I over think stuff. I mean everything. Conversations, actions everything. My mind is always analyzing and processing stuff. Just trying to play out scenarios. I predict how conversations are going to go, what other people are going to do and why. Basically my mind is like a Wall street trading floor. thoughts flying everywhere some good some bad. Usually this is fine but sometimes I get in my own way. I spend more time thinking instead of enjoying.
I started reading "The Power of Now" by Eckhart Tolle. It's a interesting book, dude might be a lil insane but he makes his point in a way I can understand. He basically says that you should control your mind not let it control you. It's just a tool. So you need to get the voices in a room and tell them who's boss... lol I can really really understand this. Sometimes I have a thought and I feel like I'm watching someone else think it, it's soo outside of who I am that it can't be mine. Like my mind is doing it's own thing.
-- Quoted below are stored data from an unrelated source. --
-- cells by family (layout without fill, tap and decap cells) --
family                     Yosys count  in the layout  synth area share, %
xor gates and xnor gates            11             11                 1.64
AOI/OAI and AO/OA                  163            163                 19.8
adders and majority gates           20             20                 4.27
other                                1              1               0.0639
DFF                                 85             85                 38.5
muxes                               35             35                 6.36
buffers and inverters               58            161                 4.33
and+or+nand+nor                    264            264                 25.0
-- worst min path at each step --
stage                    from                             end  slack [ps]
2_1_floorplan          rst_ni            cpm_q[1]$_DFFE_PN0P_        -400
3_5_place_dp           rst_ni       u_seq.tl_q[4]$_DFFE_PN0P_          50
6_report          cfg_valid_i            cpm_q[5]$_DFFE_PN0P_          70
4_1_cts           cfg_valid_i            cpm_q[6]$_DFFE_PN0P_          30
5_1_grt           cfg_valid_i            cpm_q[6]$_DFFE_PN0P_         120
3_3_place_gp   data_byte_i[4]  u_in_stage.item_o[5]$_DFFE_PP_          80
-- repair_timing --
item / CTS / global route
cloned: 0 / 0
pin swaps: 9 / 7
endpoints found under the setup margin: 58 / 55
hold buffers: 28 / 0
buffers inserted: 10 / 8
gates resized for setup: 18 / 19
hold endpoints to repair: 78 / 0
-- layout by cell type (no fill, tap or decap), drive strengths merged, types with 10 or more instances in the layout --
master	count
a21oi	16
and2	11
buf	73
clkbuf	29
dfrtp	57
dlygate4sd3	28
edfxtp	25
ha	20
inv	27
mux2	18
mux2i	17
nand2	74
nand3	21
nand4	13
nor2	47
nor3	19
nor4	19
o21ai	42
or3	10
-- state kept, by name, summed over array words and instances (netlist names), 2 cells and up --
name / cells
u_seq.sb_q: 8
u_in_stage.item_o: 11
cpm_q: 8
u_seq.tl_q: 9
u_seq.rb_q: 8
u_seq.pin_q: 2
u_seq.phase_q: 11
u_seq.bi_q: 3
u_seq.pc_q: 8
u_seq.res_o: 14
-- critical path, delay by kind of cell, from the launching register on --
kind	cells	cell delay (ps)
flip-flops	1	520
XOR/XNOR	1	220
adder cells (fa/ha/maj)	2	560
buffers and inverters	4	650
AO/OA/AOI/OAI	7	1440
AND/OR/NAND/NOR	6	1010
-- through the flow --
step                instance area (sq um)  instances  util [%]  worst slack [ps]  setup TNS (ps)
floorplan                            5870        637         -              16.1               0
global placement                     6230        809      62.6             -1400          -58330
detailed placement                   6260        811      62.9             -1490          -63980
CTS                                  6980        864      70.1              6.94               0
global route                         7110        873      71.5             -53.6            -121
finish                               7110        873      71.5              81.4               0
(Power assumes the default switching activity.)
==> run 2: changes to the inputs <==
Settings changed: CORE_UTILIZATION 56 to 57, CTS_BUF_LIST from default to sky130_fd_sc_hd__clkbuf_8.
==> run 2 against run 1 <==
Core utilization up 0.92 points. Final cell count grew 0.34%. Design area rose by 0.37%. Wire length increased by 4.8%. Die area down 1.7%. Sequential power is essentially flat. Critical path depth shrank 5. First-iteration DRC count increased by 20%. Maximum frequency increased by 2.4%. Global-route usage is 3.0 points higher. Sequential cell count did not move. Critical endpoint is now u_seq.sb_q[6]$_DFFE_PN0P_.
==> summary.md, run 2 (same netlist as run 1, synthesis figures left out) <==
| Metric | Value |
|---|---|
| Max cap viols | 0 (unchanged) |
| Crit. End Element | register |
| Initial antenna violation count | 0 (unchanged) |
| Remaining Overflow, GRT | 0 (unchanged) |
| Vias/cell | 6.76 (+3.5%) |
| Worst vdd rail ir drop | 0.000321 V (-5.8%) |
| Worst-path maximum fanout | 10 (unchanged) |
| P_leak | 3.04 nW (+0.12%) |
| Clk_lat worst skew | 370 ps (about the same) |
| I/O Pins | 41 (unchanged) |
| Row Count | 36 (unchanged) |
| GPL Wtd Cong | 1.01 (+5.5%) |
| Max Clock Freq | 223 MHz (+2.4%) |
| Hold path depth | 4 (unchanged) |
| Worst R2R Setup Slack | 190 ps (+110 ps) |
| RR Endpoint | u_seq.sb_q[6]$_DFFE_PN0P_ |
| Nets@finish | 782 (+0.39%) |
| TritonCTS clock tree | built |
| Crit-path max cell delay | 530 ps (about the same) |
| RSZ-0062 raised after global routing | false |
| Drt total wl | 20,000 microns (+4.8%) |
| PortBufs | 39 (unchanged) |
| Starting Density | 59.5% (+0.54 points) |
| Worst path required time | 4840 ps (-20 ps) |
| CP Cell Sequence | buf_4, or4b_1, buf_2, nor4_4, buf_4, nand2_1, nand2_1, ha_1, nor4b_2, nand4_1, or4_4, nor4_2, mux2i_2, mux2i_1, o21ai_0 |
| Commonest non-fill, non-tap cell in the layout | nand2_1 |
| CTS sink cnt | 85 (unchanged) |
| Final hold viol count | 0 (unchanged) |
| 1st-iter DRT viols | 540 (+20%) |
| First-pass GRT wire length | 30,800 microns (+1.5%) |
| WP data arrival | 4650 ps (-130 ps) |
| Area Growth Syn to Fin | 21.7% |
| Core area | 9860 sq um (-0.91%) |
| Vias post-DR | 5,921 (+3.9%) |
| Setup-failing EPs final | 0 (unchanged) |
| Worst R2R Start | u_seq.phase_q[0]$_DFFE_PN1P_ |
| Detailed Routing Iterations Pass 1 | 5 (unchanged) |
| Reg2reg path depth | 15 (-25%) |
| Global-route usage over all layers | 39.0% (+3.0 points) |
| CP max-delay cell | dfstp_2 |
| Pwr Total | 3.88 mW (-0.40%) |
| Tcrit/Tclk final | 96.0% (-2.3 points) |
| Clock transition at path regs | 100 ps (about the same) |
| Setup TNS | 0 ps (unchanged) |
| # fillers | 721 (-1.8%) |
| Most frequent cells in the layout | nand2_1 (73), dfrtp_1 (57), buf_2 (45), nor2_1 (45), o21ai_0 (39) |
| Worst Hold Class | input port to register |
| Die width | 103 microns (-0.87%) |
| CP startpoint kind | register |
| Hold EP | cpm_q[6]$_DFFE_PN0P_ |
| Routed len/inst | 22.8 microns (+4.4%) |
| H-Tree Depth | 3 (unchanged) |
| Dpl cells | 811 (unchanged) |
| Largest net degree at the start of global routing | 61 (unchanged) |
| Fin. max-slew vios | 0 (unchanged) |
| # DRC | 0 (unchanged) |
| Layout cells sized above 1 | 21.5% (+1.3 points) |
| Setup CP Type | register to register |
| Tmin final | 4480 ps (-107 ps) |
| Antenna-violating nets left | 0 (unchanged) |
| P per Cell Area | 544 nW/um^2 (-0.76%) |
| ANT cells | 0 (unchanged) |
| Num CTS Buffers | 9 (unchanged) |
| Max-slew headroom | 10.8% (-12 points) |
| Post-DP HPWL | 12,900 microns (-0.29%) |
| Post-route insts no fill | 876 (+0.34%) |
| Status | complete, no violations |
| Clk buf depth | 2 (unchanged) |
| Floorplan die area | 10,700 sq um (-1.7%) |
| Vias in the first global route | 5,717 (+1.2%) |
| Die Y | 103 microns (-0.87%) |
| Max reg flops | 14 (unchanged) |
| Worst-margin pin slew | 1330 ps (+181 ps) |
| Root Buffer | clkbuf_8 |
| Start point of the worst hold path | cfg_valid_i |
I was talking to my cousin (lets call him twin because he's like my brother) and he was reminding me that I accomplish pretty much everything I set my sights on. He's right, when I focus and get my thoughts together I can do whatever I want. The problem is keeping that focus, keeping my mind from drifting off. Getting all those thoughts off the trading room floor and into a classroom so they can focus.
When my mind is focused I tend to enjoy the moment more. I'm not worried about the future, I live for the now. My mind has no time to play out future events because it's busy handling NOW issues.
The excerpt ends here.